/kube-ansible

Use ansible to create a highly available k8s cluster.

Primary LanguagePythonMIT LicenseMIT

kube-ansible

kube-ansible is an ansible playbook used for quickly deploying a highly available Kubernetes cluster. It is designed for users familiar with Kubernetes and allows for the easy launch of a production-ready cluster.

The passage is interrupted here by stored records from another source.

Source: an optimization exercise on an open RTL-to-GDS flow (aim: small area). Production flows keep margins and buffers that such runs may drop.
Function was checked by simulation only, so behaviour that the tests miss may differ from the original.

## eeprom_seq
module eeprom_seq (
    input             clk,
    input             rst,
    input             cmd_valid,
    output            cmd_ready,
    input      [31:0] cmd_word,
    input             buf_we,
    input             buf_sel,
    input      [4:0]  buf_idx,
    input      [22:0] buf_wdata,
    input      [4:0]  rbuf_idx,
    output     [7:0]  rbuf_data,
    input             map_ok,
    input             term_req,
    output reg        ev_valid,
    input             ev_ready,
    output reg [3:0]  ev_kind,
    output reg [31:0] ev_arg,
    input      [31:0] ev_lev,
    output     [31:0] status,
    output     [31:0] err_info,
    output     [14:0] err_addr
);
export LEC_CHECK = 0
export ABC_AREA = 1
export CAP_MARGIN = 20
export CORE_MARGIN = 2
export CORE_UTILIZATION = 65
export SLEW_MARGIN = 20
create_clock -name core_clock -period 10.0 [get_ports {clk}]
standard.sh (not shown) runs the stock make flow with config.mk's settings and CLKGATE_MAP_FILE= SYNTH_SCRIPT=/design/flow/synth_recipe.tcl, a recipe that flattens the netlist after the stock synthesis.
==> flow/flow/run.sh <==
#!/bin/bash
# The standard layout (standard.sh) with three changes:
#  - synthesis is synth_recipe.tcl with only the abc technology-mapping
#    script swapped for an area-recovery one (flow/area.abc); registers
#    are mapped before abc, so they come out exactly as in the standard
#    synthesis;
#  - clock tree synthesis adds no dummy balancing loads and builds leaf
#    clusters of up to 16 registers within 50 um, from clkbuf_8;
#  - every input and output port still gets its own buffer, but buf_1
#    instead of clkdlybuf4s50_1.
set -euo pipefail
HERE=$(pwd)
export CUSTOM_ABC_SCRIPT="$HERE/flow/area.abc"
export CTS_ARGS="-sink_clustering_enable -repair_clock_nets -dont_use_dummy_load -sink_clustering_size 16 -sink_clustering_max_diameter 50 -buf_list {sky130_fd_sc_hd__clkbuf_8}"
export BUFFER_PORTS_ARGS="-inputs -outputs -buffer_cell sky130_fd_sc_hd__buf_1"
sed "s|SYNTH_SCRIPT=[^ ]*|SYNTH_SCRIPT=$HERE/flow/area_synth.tcl|" standard.sh > area_standard.sh
grep -q "SYNTH_SCRIPT=$HERE/flow/area_synth.tcl" area_standard.sh
bash area_standard.sh > standard_flow.log 2>&1
==> flow/flow/area.abc <==
strash
dch
map -a
strash
dch
map -a
strash
dch
map -a
topo
==> flow/flow/area_synth.tcl <==
proc synth {args} { yosys synth -nofsm -noshare {*}$args }
proc abc {args} {
  set i [lsearch -exact $args -script]
  if {$i >= 0 && [info exists ::env(CUSTOM_ABC_SCRIPT)]} {
    set args [lreplace $args [expr {$i+1}] [expr {$i+1}] $::env(CUSTOM_ABC_SCRIPT)]
  }
  yosys abc {*}$args
}
source $::env(SCRIPTS_DIR)/synth.tcl
# left out here: clear keep_hierarchy, flatten, clean up, hide names made inside functions, write 1_2_yosys.v
Rerun with:
--- a/flow/design.v
+++ b/flow/design.v
@@ -216,69 +216,44 @@
             end
         endcase
     end
     wire j_in_len = (c_len[6:5] != 2'b00) || (ph < c_len[4:0]);
     wire need_flag = op_pairs ? pr_head[23] : pb_head[8];
     wire [4:0] wrow = buf_idx - ph - 5'd1;    
-    reg        hw_v;                          
-    reg        hw_sel;
-    wire [4:0]  hw_idx  = cnt;
-    wire [22:0] hw_data = r;
-    wire [4:0] hrow = hw_idx - ph - 5'd1;     
-    always @(posedge clk) begin
-        hw_v    <= buf_we && wrow[0] && cmd_ready;
-        hw_sel  <= buf_sel;
-    end
     wire [4:0] rrow = rbuf_idx - ph;          
     reg [7:0] rb_row [0:31];
     integer q;
     always @(*) for (q = 0; q < 32; q = q + 1) rb_row[q] = rb[q*8 +: 8];
     assign rbuf_data = rb_row[rrow];
     wire clr_flags = (state == S_RSTCLR);
     wire sq_we = (state == S_SCAN) && comp_we;
     wire at_i  = (ph == cnt);
     wire rb_we = (state == S_CP) && op_read && at_i;
     wire [22:0] sq_tail = sq_we ? src_word : sq_head;
+    wire [8:0]  pb_tail = {pb_head[8] & !clr_flags, pb_head[7:0]};
+    wire [23:0] pr_tail = {pr_head[23] & !clr_flags, pr_head[22:0]};
     wire [7:0]  rb_tail = rb_we ? r[22:15] : rb[7:0];
     always @(posedge clk) begin
         sq <= {sq_tail, sq[32*23-1:23]};
         rb <= {rb_tail, rb[32*8-1:8]};
     end
-    function pol;
-        input integer p;
-        begin
-            pol = (p % 4 == 1) || (p % 4 == 2);
-        end
-    endfunction
     integer p;
-    reg [8:0]  pb_in;
-    reg [23:0] pr_in;
-    reg        d_b, d_r, h_b, h_r;
     always @(posedge clk) begin
         for (p = 0; p < 32; p = p + 1) begin
-            if (p % 2 == 1) begin
-                pb[p*9 +: 9]   <= pb[((p+1)%32)*9 +: 9];
-                pr[p*24 +: 24] <= pr[((p+1)%32)*24 +: 24];
-            end else begin
-                d_b = buf_we && !buf_sel && wrow == p;
-                d_r = buf_we &&  buf_sel && wrow == p;
-                h_b = hw_v && !hw_sel && hrow == p && !d_b;
-                h_r = hw_v &&  hw_sel && hrow == p && !d_r;
-                pb_in = pb[(p+1)*9 +: 9]   ^ {9{pol(p+1)}};
-                pr_in = pr[(p+1)*24 +: 24] ^ {24{pol(p+1)}};
-                if (p == 30) begin
-                    pb_in[8]  = pb_in[8]  & !clr_flags;
-                    pr_in[23] = pr_in[23] & !clr_flags;
-                end
-                pb_in = ({9{d_b}} & {1'b1, buf_wdata[7:0]}) | ({9{h_b}} & {1'b1, hw_data[7:0]})
-                      | ({9{!(d_b || h_b)}} & pb_in);
-                pr_in = ({24{d_r}} & {1'b1, buf_wdata}) | ({24{h_r}} & {1'b1, hw_data})
-                      | ({24{!(d_r || h_r)}} & pr_in);
-                pb[p*9 +: 9]   <= pb_in ^ {9{pol(p)}};
-                pr[p*24 +: 24] <= pr_in ^ {24{pol(p)}};
-            end
+            if (buf_we && !buf_sel && wrow == p)
+                pb[p*9 +: 9] <= {1'b1, buf_wdata[7:0]};
+            else if (p == 31)
+                pb[p*9 +: 9] <= pb_tail;
+            else
+                pb[p*9 +: 9] <= pb[(p+1)*9 +: 9];
+            if (buf_we && buf_sel && wrow == p)
+                pr[p*24 +: 24] <= {1'b1, buf_wdata};
+            else if (p == 31)
+                pr[p*24 +: 24] <= pr_tail;
+            else
+                pr[p*24 +: 24] <= pr[(p+1)*24 +: 24];
         end
     end
     wire cfg_dir = (c_op == OP_INIT) || (c_op == OP_CFG_DOUT);
     always @(*) begin
         ev_valid = 1'b1;
         ev_kind  = 4'd0;
@@ -329,14 +304,12 @@
             err         <= E_NONE;
         end else begin
             ph <= ph + 5'd1;
             case (state)
                 S_RSTCLR: if (ph == 5'd31) state <= S_IDLE;
                 S_IDLE: begin
-                    r   <= buf_wdata;
-                    cnt <= buf_idx;
                     if (!final_mode && term_req) begin
                         state <= S_TERM;
                     end else if (cmd_fire && !final_mode) begin
                         cur_cmd <= cmd_word;
                         state   <= S_SCANW;
                     end
What happened: Fmax increases by about 2.3%. Worst hold slack improves by 0.0044 ns. Design area increases by 3.7%. Wire length decreases by about 14%. Final cell count increases by about 13%. Via count increases by 1.6%. Setup slack improves by 0.18 ns.

-- static timing again, ports no longer ideal --
In the flow no input, the clock included, has a driving cell. The finished layouts below were timed again as built, in two steps. Step 1: set_driving_cell puts a clkbuf_16 on clk and a buf_2 on each other input, an assumption about the parent block. Step 2, shift: input delay + t, output delay - t, t = (earliest + latest rising clock arrival at the registers) / 2. This alone moves slack from input paths to output paths. Slacks: no drivers / after step 1 / after step 2; pairs: no drivers / after step 1.
run | shift t [ns] | slack for setup (ns) | worst setup path after step 2
the first run | 0.922 | 2.062 / 2.041 / 2.041 | input to output
the second run | 0.901 | 2.237 / 2.215 / 2.215 | input to output
After both steps setup and hold are still met in every run listed. The setup slack of the second run, which loses most, moves by -0.022 ns with the drivers and by -0.022 ns with both steps.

It features the following:

  • Based on kubeadm.
  • Manually generated certificates, allowing for deep configuration of openssl details and eliminating the hassle of kubeadm-generated certificates with only a one-year validity period.
  • Highly customizable, supporting configuration of cluster versions, networking, image repositories, and other details.
  • etcd can be deployed independently or integrated into the control-plane.
  • Highly available architecture, with the cluster consisting of at least three control-plane nodes and several worker nodes.
  • (Optional) apiserver load balancing based on keepalived, simple and efficient, eliminating the need for additional load balancers.
  • (Optional) calico network plugin can be deployed to achieve overlay or underlay networking.

With the combined power of ansible and kubeadm, you will find that deploying a Kubernetes cluster has become so simple!

Prepare machines

It is recommended to prepare at least 3 machines for deploying the Kubernetes cluster as control-plane nodes and several machines for deploying worker nodes.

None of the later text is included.